Aaron walked toward us, wiping his face with a dirty handkerchief, past the group of blacks burning field trash. Their eyes never saw him; their closed circle of conversation never missed a beat.
He stood by the truck, his body framed by the sun that hung in a liquid yellow orb over the Mississippi levee.
"Yes, sir?" he said to the captain.
"Water it and piss it, Crown," the captain said. He limped on his cane to the shade of a gum tree and lit his pipe, turned his face into the breeze off the river.
"I understand you're having some trouble," I said.
"You ain't heered me say it."
He walked back to the watercooler belted with bungee cord to the wall of the pickup bed. He filled a paper cup from the cooler and drank it, his gaze fixed on the field, the dust devils swirling in the wind.
"Is it the BGLA?" I asked.
"I don't keep up with colored men's organizations."
"I don't know if you're innocent or guilty, Aaron. But up there at Point Lookout, the prison cemetery is full of men who had your kind of attitude."
"That levee yonder's got dead men in it, too. It's the way it is." He wadded up the paper cup by his side, kneaded it in his hand, a piece of cartilage working against his jawbone.
"I'm going to talk to a civil rights lawyer I know in Baton Rouge. He's a black man, though. Is that going to be a problem?"
"I don't give a shit what he is. I done tole you, I got no complaint, long as I ain't got to cell with one of them."
"They'll eat you alive, partner."
He stepped toward me, his wrists seeming to strain against invisible wires at his sides.

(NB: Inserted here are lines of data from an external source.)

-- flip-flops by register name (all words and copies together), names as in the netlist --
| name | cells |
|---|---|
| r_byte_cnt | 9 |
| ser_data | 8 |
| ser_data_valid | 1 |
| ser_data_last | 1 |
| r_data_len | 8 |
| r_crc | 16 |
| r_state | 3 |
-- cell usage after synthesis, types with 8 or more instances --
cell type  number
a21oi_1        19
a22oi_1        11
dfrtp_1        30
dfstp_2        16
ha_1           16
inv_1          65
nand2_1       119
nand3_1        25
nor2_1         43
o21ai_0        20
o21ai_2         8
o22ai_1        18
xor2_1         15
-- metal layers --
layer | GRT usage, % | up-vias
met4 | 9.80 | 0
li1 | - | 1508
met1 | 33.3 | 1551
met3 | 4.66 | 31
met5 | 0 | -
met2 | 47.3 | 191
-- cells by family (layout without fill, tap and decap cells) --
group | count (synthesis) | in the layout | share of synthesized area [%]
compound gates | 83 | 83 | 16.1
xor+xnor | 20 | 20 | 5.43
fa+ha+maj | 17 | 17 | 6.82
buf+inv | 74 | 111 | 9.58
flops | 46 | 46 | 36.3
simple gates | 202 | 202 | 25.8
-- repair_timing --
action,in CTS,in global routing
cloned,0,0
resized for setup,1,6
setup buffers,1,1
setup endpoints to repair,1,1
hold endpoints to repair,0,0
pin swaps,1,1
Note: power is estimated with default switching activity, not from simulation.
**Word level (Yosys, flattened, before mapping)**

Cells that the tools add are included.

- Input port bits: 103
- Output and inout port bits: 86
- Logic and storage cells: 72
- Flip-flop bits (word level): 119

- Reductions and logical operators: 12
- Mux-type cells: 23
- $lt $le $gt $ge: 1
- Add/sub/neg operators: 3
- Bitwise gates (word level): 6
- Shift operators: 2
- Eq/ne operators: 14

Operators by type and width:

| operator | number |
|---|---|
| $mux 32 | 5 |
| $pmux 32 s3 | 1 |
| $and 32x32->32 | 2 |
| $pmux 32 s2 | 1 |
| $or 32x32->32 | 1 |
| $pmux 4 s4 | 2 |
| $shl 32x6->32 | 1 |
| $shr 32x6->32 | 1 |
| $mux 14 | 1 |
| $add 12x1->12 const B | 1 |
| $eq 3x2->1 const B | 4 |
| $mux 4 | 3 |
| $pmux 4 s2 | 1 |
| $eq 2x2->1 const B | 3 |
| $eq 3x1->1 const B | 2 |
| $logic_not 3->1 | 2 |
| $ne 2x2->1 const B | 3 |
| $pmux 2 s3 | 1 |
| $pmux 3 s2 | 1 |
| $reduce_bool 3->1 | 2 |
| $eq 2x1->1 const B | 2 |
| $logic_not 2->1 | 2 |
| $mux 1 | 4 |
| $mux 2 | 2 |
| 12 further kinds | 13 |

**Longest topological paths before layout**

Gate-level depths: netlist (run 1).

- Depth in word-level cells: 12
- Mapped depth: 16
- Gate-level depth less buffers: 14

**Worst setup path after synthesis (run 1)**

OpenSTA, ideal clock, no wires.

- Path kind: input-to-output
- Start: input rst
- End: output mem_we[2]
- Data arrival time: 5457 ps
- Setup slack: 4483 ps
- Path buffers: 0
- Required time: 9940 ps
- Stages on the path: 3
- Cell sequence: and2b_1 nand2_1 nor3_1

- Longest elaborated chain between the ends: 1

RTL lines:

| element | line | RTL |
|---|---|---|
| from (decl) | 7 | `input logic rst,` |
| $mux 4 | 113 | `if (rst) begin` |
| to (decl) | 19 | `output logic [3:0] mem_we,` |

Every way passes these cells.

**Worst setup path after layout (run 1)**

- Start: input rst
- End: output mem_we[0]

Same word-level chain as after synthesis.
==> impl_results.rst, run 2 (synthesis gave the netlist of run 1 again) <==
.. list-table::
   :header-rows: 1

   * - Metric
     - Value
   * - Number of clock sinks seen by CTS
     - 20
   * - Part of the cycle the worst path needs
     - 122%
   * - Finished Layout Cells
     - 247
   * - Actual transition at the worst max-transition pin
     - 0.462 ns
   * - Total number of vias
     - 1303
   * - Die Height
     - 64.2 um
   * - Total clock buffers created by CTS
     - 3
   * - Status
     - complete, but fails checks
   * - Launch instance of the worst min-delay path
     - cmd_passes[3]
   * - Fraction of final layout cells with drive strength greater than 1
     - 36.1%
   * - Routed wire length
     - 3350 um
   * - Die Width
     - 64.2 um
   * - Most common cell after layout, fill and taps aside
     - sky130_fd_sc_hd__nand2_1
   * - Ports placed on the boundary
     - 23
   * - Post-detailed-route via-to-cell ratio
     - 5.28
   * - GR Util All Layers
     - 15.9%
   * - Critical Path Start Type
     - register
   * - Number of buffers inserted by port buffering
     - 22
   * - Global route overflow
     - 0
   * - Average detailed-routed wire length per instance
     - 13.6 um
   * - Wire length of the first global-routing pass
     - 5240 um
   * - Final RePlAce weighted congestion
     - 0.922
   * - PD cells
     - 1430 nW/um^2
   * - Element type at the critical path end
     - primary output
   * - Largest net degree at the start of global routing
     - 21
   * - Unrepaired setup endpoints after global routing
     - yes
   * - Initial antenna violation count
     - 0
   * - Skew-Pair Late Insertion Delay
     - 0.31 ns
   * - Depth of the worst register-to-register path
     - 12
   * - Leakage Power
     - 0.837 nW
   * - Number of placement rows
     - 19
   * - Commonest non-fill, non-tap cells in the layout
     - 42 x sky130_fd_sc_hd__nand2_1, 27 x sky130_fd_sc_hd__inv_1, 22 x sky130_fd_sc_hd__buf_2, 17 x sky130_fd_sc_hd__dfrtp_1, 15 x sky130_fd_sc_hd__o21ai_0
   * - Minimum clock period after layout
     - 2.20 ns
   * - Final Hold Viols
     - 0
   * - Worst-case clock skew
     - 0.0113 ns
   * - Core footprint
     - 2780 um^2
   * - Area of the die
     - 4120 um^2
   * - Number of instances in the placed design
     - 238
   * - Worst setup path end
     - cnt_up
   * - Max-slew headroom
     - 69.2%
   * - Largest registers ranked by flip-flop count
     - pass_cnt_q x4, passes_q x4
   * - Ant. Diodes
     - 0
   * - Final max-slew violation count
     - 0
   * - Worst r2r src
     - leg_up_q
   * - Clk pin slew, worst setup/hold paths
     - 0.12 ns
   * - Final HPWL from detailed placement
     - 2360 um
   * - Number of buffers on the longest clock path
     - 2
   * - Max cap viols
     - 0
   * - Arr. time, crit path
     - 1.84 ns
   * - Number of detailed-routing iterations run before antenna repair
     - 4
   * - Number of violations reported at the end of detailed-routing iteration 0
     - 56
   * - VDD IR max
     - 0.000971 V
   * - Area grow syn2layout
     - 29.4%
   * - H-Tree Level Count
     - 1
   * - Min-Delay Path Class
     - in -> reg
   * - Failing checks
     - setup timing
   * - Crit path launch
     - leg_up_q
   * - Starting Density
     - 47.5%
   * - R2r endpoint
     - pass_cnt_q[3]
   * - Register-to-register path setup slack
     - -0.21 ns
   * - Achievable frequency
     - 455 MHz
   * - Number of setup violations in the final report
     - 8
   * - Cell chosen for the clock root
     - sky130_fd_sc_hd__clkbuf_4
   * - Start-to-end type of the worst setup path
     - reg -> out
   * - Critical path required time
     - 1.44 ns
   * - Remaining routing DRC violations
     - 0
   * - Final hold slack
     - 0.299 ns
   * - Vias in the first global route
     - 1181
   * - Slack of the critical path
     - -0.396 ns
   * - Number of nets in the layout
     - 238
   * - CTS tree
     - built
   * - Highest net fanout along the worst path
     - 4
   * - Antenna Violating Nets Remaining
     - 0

"A man's got his own rules. I ain't ask for nothing except out. . . Goddamn it,
you tell my daughter she ain't to worry," he said, his eyes rimming with water. The top of his denim shirt was splayed tightly against his chest. He breathed through his mouth, his fists gathered into impotent rocks, his face dilated with the words his throat couldn't form.
I got back home at dark, then I had to go out again, this time with Helen Soileau to a clapboard nightclub on a back road to investigate a missing person's report.